Friday, August 23, 2019

Apple & Innovation

Apple is led by a visionary cross-functional management team, especially in the years that Founder and CEO Steve Jobs was at the helm.  Jobs identified world-changing talent and put together a brain-trust with people like Johnny Ives and Tim Cook, and it was this small coterie of individuals who could bring technological marvels to market in quick order.  Jobs’ innate ability to know what customers wanted before they even realized it was the engine that drove Apple’s innovation.

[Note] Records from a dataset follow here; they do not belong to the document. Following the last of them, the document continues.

**config.mk**
```make
export PLATFORM = sky130hd
export DESIGN_NAME = nr_divider
export DESIGN_NICKNAME = d
export VERILOG_FILES = /design/src/rtl/divnr_pkg.sv /design/src/rtl/divnr_ctrl.sv /design/src/rtl/divnr_prep.sv /design/src/rtl/divnr_step.sv /design/src/rtl/divnr_fix.sv /design/src/rtl/nr_divider.sv
export SDC_FILE = /design/constraint.sdc
export NUM_CORES = 1
export LEC_CHECK = 0
export ABC_CLOCK_PERIOD_IN_PS = 6190
export CORE_ASPECT_RATIO = 1.75
export CORE_MARGIN = 2
export CORE_UTILIZATION = 35
export CTS_BUF_LIST = sky130_fd_sc_hd__clkbuf_4 sky130_fd_sc_hd__clkbuf_8
export DETAILED_ROUTE_END_ITERATION = 10
export PLACE_DENSITY = 0.58
export RECOVER_POWER = 50
export SYNTH_ARGS = -nofsm -noshare
export SYNTH_HDL_FRONTEND = slang
export SYNTH_HIERARCHICAL = 1
export SYNTH_SLANG_ARGS = --single-unit
```
**constraint.sdc**
```tcl
create_clock -name clk_i -period 6.19 [get_ports clk_i]
set_clock_uncertainty 0.05 [all_clocks]
set_input_delay 1.238 -clock clk_i [delete_from_list [all_inputs] [get_ports clk_i]]
set_output_delay 1.238 -clock clk_i [all_outputs]
set_load 0.05 [all_outputs]
```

When you think about the “Make or Buy” decision, Apple certainly made some acquisitions over the years - notably Beats by Dre - but organic growth in its own laboratories was what accounted for the majority of its product creations.  Even while creating entirely new product lines, the company also benefited from incremental innovation.  From software updates, to tweaks to original product designs, Apple has always looked to deliver revolutionary and evolutionary change.  

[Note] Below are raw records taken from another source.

<file path="config.mk">
export PLATFORM = sky130hd
export DESIGN_NAME = slot_calendar
export DESIGN_NICKNAME = d
export VERILOG_FILES = /design/src/rtl/slot_calendar_pkg.sv /design/src/rtl/slot_calendar_ctrl.sv /design/src/rtl/slot_calendar_store.sv /design/src/rtl/slot_calendar.sv
export SDC_FILE = /design/constraint.sdc
export NUM_CORES = 1
export LEC_CHECK = 0
export BUFFER_PORTS_ARGS = -buffer_cell sky130_fd_sc_hd__buf_2
export CAP_MARGIN = 20
export CORE_AREA = 2 2 235 237
export CTS_CLUSTER_DIAMETER = 30
export DETAILED_ROUTE_END_ITERATION = 8
export DIE_AREA = 0 0 237 239
export PLACE_DENSITY = 0.64
export SLEW_MARGIN = 30
export SYNTH_ARGS = -nofsm -noshare
export SYNTH_HDL_FRONTEND = slang
export SYNTH_SLANG_ARGS = --single-unit
</file>
<file path="constraint.sdc">
create_clock -name clk -period 2.5 [get_ports clk]
set_input_delay 0.25 -clock clk [delete_from_list [all_inputs] [get_ports clk]]
set_output_delay 0.25 -clock clk [all_outputs]
set_load 0.02 [all_outputs]
</file>
<file path="src/rtl/slot_calendar_pkg.sv">
package slot_calendar_pkg;
  localparam int CAL_DEPTH = 64;
  localparam int DEV_W     = 4;
  localparam int IDX_W     = $clog2(CAL_DEPTH);
  localparam int IDLE_CODE = 13;

  typedef logic [IDX_W-1:0] slotIdx_t;
  typedef logic [DEV_W-1:0] devId_t;

  // strobes from control to storage
  typedef struct packed {
    logic     wrStb;
    logic     wrBank;
    slotIdx_t wrIdx;
    devId_t   wrVal;
    logic     rdBank;
    slotIdx_t rdPtr;
  } calStrobe_t;
endpackage

</file>
<file path="src/rtl/slot_calendar_ctrl.sv">
module slot_calendar_ctrl
  import slot_calendar_pkg::*;
(
  input  logic       clk,
  input  logic       rstN,
  input  logic       pgmEna,
  input  logic       wrEn,
  input  slotIdx_t   wrIdx,
  input  devId_t     wrVal,
  output calStrobe_t stb,
  output slotIdx_t   curLen
);
  logic     pgmPrev;
  logic     sessAny;
  logic     pending;
  logic     actBank;
  slotIdx_t sessHigh;
  slotIdx_t lenQ;
  slotIdx_t runLast;
  slotIdx_t rdPtr;

  logic wrAcc;
  logic commit;
  logic atWrap;
  logic swapNow;

  always_comb begin
    wrAcc   = pgmEna & wrEn;
    commit  = pgmPrev & ~pgmEna;
    atWrap  = (rdPtr == runLast);
    swapNow = atWrap & pending & ~pgmEna & ~pgmPrev;
  end

  // session tracking and commit
  always_ff @(posedge clk or negedge rstN) begin
    if (!rstN) begin
      pgmPrev  <= 1'b0;
      sessAny  <= 1'b0;
      sessHigh <= '0;
      pending  <= 1'b0;
      lenQ     <= '0;
    end else begin
      pgmPrev <= pgmEna;
      if (wrAcc) begin
        sessAny  <= 1'b1;
        sessHigh <= (!sessAny || wrIdx > sessHigh) ? wrIdx : sessHigh;
      end else if (commit) begin
        sessAny  <= 1'b0;
        sessHigh <= '0;
        if (sessAny) begin
          pending <= 1'b1;
          lenQ    <= sessHigh;
        end
      end
      if (swapNow) pending <= 1'b0;
    end
  end

  // sequencer and bank select
  always_ff @(posedge clk or negedge rstN) begin
    if (!rstN) begin
      rdPtr   <= '0;
      runLast <= '0;
      actBank <= 1'b0;
    end else begin
      rdPtr <= atWrap ? '0 : slotIdx_t'(rdPtr + 1'b1);
      if (swapNow) begin
        actBank <= ~actBank;
        runLast <= lenQ;
      end
    end
  end

  always_comb begin
    stb.wrStb  = wrAcc;
    stb.wrBank = ~actBank;
    stb.wrIdx  = wrIdx;
    stb.wrVal  = wrVal;
    stb.rdBank = actBank;
    stb.rdPtr  = rdPtr;
  end

  assign curLen = lenQ;
endmodule

</file>
<file path="src/rtl/slot_calendar_store.sv">
module slot_calendar_store
  import slot_calendar_pkg::*;
#(
  parameter int DEPTH = CAL_DEPTH,
  parameter int IDLE  = IDLE_CODE
) (
  input  logic       clk,
  input  logic       rstN,
  input  calStrobe_t stb,
  output devId_t     slotOwner,
  output logic       slotValid
);
  localparam devId_t IDLE_V = devId_t'(IDLE);
  localparam int NBANK = 2;

  devId_t bankMem [NBANK][DEPTH];
  devId_t wrData;

  assign wrData = (stb.wrVal > IDLE_V) ? IDLE_V : stb.wrVal;

  for (genvar b = 0; b < NBANK; b++) begin : g_bank
    always_ff @(posedge clk or negedge rstN) begin
      if (!rstN) begin
        for (int i = 0; i < DEPTH; i++) bankMem[b][i] <= IDLE_V;
      end else if (stb.wrStb && (stb.wrBank == 1'(b))) begin
        bankMem[b][stb.wrIdx] <= wrData;
      end
    end
  end

  always_comb begin
    slotOwner = bankMem[stb.rdBank][stb.rdPtr];
    slotValid = (slotOwner != IDLE_V);
  end
endmodule

</file>
<file path="src/rtl/slot_calendar.sv">
module slot_calendar
  import slot_calendar_pkg::*;
(
  input  logic             clk,
  input  logic             rstN,
  input  logic             pgmEna,
  input  logic             wrEn,
  input  logic [IDX_W-1:0] wrIdx,
  input  logic [DEV_W-1:0] wrVal,
  output logic [IDX_W-1:0] curLen,
  output logic [DEV_W-1:0] slotOwner,
  output logic             slotValid
);
  calStrobe_t stb;

  slot_calendar_ctrl uCtrl (
    .clk(clk), .rstN(rstN), .pgmEna(pgmEna), .wrEn(wrEn),
    .wrIdx(wrIdx), .wrVal(wrVal), .stb(stb), .curLen(curLen)
  );

  slot_calendar_store #(.DEPTH(CAL_DEPTH), .IDLE(IDLE_CODE)) uStore (
    .clk(clk), .rstN(rstN), .stb(stb),
    .slotOwner(slotOwner), .slotValid(slotValid)
  );
endmodule

</file>
==> flow_metrics.env <==
export IMPL_status="finished, violations left"
export IMPL_violations="negative setup slack"
export IMPL_critical_path_max_fanout=4
export IMPL_worst_path_buf_inv=3
export IMPL_die_area_um2=56640
export IMPL_initial_utilization=0.4623
export IMPL_crit_type="register to output pin"
export IMPL_dr_wl_met2_um=32960
export IMPL_maxCapViolCount=0
export IMPL_track_usage=0.2466
export IMPL_dr_wl_met3_um=4043
export IMPL_holdPathStages=3
export IMPL_tightest_slew_ps=702.6
export IMPL_slowest_stage="mux4_2"
export IMPL_hpwl_um=44340
export IMPL_syn_area_per_cell_um2=13.33
export IMPL_final_nets=2112
export IMPL_antenna_found_initial=0
export IMPL_max_freq_ghz=0.2856
export IMPL_reg2reg_from="uCtrl.actBank"
export IMPL_num_rows=86
export IMPL_final_cells=2895
export IMPL_pwr_share_clk=0.461
export IMPL_slew_headroom=0.5316
export IMPL_rsz0062_at_grt="yes"
export IMPL_yosysSeqAreaShare=0.5570
export IMPL_crit_arrival_ps=3250
export IMPL_power_frac_seq=0.312
export IMPL_crit_path_max_incr_delay_ps=520
export IMPL_r2r_end="uStore.bankMem[145]"
export IMPL_async_reset_ff_frac=1.000
export IMPL_crit_chain="buf_6 > buf_6 > mux4_2 > mux4_2 > a22oi_2 > o22ai_2 > nand4b_1 > buf_6"
export IMPL_p_total_w=0.03479
export IMPL_io_pin_count=25
export IMPL_critPathLaunchType="register"
export IMPL_leakagePower_nw=13.32
export IMPL_insertion_delay_ps=650
export IMPL_overflow=0
export IMPL_wl_met1_um=28940
export IMPL_die_x_um=237
export IMPL_setup_viol=5
export IMPL_fin_util=0.5875
export IMPL_area_delta_synth_final_pct=27.07
export IMPL_cts_made_buffers=113
export IMPL_p_sw_w=0.009702
export IMPL_required_ps=2250
export IMPL_timing_hold_ws_ps=176.5
export IMPL_place_gp_congestion=0.8938
export IMPL_final_hold_violation_count=0
export IMPL_routed_top_layer="met4"
export IMPL_core_um2=54340
export IMPL_num_antenna_cells=0
export IMPL_io_buffers=24
export IMPL_routed_wl_um=68280
export IMPL_cp_depth=8
export IMPL_die_h_um=239
export IMPL_finalWorstSetupSlack_ps=-1002
export IMPL_r2r_cells=8
export IMPL_final_period_utilization=1.401
export IMPL_ys_seq_elements=540
export IMPL_cts_sinks=540
export IMPL_drtAntennaViolNets=0
export IMPL_synthFlopType="dfstp_2"
export IMPL_wire_per_inst_um=23.59
export IMPL_drtIter0Drc=1220
export IMPL_p_comb_frac=0.226
export IMPL_grt_max_degree=129
export IMPL_switching_share=0.2789
export IMPL_hold_start="wrVal[2]"
export IMPL_synth_net_count=1906
export IMPL_clk_path_buf_depth=3
export IMPL_syn_area_um2=25120
export IMPL_drv_slew=0
export IMPL_rrSetupSlack_ps=40
export IMPL_p_per_area_nw_per_um2=1090
export IMPL_drc_errors=0
export IMPL_layout_drive_gt1_share=0.6057
export IMPL_post_place_ws_ps=-461.7
export IMPL_grt_first_pass_wirelength_um=107000
export IMPL_crit_start="uCtrl.actBank"
export IMPL_vias=16670
export IMPL_vdd_drop_max_v=0.0006742
export IMPL_worstHoldEndpoint="uStore.bankMem[448]"
export IMPL_synth_distinct_cells=42
export IMPL_cts_root_buf="clkbuf_16"
export IMPL_period_minus_slack_ps=3502
export IMPL_htree_levels=3
export IMPL_yosysWarnings=0
export IMPL_cpMostUsedCell="buf_6"
export IMPL_grt_pass1_vias=17890
export IMPL_internal_power_w=0.02509
export IMPL_synth_edff_count=0
export IMPL_crit_family="multiplexers"
export IMPL_cp_end_kind="output pin"
export IMPL_firstDrtPassIters=6
export IMPL_synth_cells=1885
export IMPL_numPlacedInstances=2658
export IMPL_vias_per_cell=5.757
export IMPL_skew_ps=29.82
export IMPL_cts_tree="built"
export IMPL_hold_path_class="primary input to register"
export IMPL_cts_clk_slew_worst_paths_ps=50
==> through the flow <==
step	TNS, ps	area (um2)
after CTS	-4724	31730
final	-4533	31920
after global routing	-4769	31920
after floorplan	0	25180
after detailed placement	-7710	27200
after global placement	-6338	27200
==> sequential cells by signal (all words and copies together), names as in the netlist <==
signal / cells
uCtrl.runLast: 6
uCtrl.rdPtr: 6
uCtrl.pgmPrev: 1
uCtrl.actBank: 1
uCtrl.sessAny: 1
uStore.bankMem: 512
uCtrl.sessHigh: 6
uCtrl.curLen: 6
uCtrl.pending: 1
==> cell usage in the layout (no fill, tap or decap), types with 20 or more instances in the layout <==
| cell | instances |
|---|---|
| clkbuf_8 | 20 |
| o21ai_0 | 80 |
| nor2_2 | 27 |
| dfrtp_1 | 153 |
| dfstp_2 | 384 |
| buf_12 | 29 |
| a21oi_1 | 105 |
| mux2i_1 | 40 |
| a22oi_1 | 29 |
| mux2_2 | 354 |
| buf_4 | 143 |
| nand2_1 | 141 |
| clkbuf_1 | 21 |
| bufinv_16 | 21 |
| mux4_2 | 124 |
| nor2_1 | 184 |
| clkbuf_16 | 116 |
==> synthesized netlist by cell type (5+ instances only) <==
library cell,n,area share
a22oi_1,36,0.011
nor2_1,215,0.032
mux4_2,124,0.11
dfrtp_1,156,0.16
o21ai_0,84,0.017
nor2b_1,10,0.0025
nor3_1,9,0.0018
ha_1,7,0.0035
mux2i_1,42,0.017
nand2_1,143,0.021
nand4_1,10,0.0025
dfstp_2,384,0.40
mux2_1,5,0.0022
xnor2_1,8,0.0028
mux2_2,354,0.16
or2_2,6,0.0015
a21oi_1,105,0.021
buf_2,25,0.0050
clkbuf_1,78,0.012
nand3_1,19,0.0038
o22ai_1,5,0.0012
inv_1,13,0.0019
buf_1,5,0.00075
==> power groups by stage <==
| stage | Combinational [W] | Clock (W) | Sequential, W |
|---|---|---|---|
| after floorplan | 0.00471 | 0 | 0.0106 |
| after global placement | 0.00698 | 0 | 0.0109 |
| after detailed placement | 0.00712 | 0 | 0.0109 |
| after CTS | 0.00760 | 0.0163 | 0.0109 |
| after global routing | 0.00836 | 0.0168 | 0.0110 |
| final | 0.00788 | 0.0160 | 0.0109 |
==> worst max path at each step <==
| stage | endpoint | slack [ps] |
|---|---|---|
| global placement | slotValid | -500 |
| CTS | slotValid | -1060 |
| floorplan | slotValid | 6 |
| detailed placement | slotValid | -460 |
| global route | slotValid | -1050 |
| finish | slotValid | -1000 |
==> tightest hold or removal path: cells and delay by family <==
family                 cells  cell delay, ps
buffers and inverters      1             120
AOI/OAI and AO/OA          2             420
==> cells by family (layout without fill, tap and decap cells) <==
group	Yosys count	after routing	share of synthesized area
flops	540	540	0.5570
mux	525	525	0.2888
simple gates	423	423	0.06853
compound gates	249	249	0.05588
buf+inv	130	436	0.02246
xor+xnor	11	11	0.003835
fa+ha+maj	7	7	0.003486
==> cell type report <==
cell class                      instances  area [um2]
Clock buffer                          154        3182
Clock inverter                         61       970.9
Fill cell                            4097       22420
Inverter                               14       52.55
Multi-Input combinational cell       1215       10860
Sequential cell                       540       14000
Tap cell                              704       880.8
Timing Repair Buffer                  207        1978
==> repair_timing <==
item                                    in CTS  in global routing
endpoints found under the setup margin     146                114
resized for setup                           56                 31
endpoints found under the hold margin       70                  0
gates cloned                                 2                  3
setup buffers                                4                  9
pin swaps                                    5                 10
hold buffers                                 7                  0
==> metal layers <==
layer  up-vias  GRT usage
met5         -          0
met4         0     0.1003
met3       139    0.04480
met2       549     0.3992
met1      8674     0.3303
li1       7304          -
Power figures use the tool's default switching activity.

Apple has also not been shy about disrupting its own technologies, such as creating an iPad which could be a competitor to the iPhone or Mac computer.  Also, think about the initial uproar after they removed the headphone jack from iPhones.  The company took its lumps in the media and from customer reviews, but it believed this was the decision to future-proof the product.  Eventually, the AirPods - a proprietary wireless version of the company’s wired earbuds - were released and took over the market; people stopped even thinking about wired headphones.  

It has not all been success for Apple.  The company moves nimbly and releases what it thinks will be great products.  Alas, sometimes they are faulty ideas or products that the market does not identify with.  Misses have included Ping, the company’s attempt at a music social media site; the release to all iPhones of a U2 album; “bendgate”, where newer, thinner phones would literally bend from pocket pressure; antenna gate, where calls would drop from certain hand placements on the phone; and, most recently, “AirPower”, which was to be the wireless charging station to rule them all.

There are very few Apples, but there are companies that come close and a few that are near-equals.  Google comes to mind.  Google started as a search engine that could index and organize the chaotic internet of the time.  It expanded to the innovative Google AdWords (advertising), Gmail (e-mail), Chrome (web browser), and more.  It has made smart acquisitions, most notably of YouTube in 2006.  The company is always innovating and often prefers to release products that are not necessarily “finished,” but that are good enough to hit the market.  It then takes in customer feedback and iterates the product into the best possible version.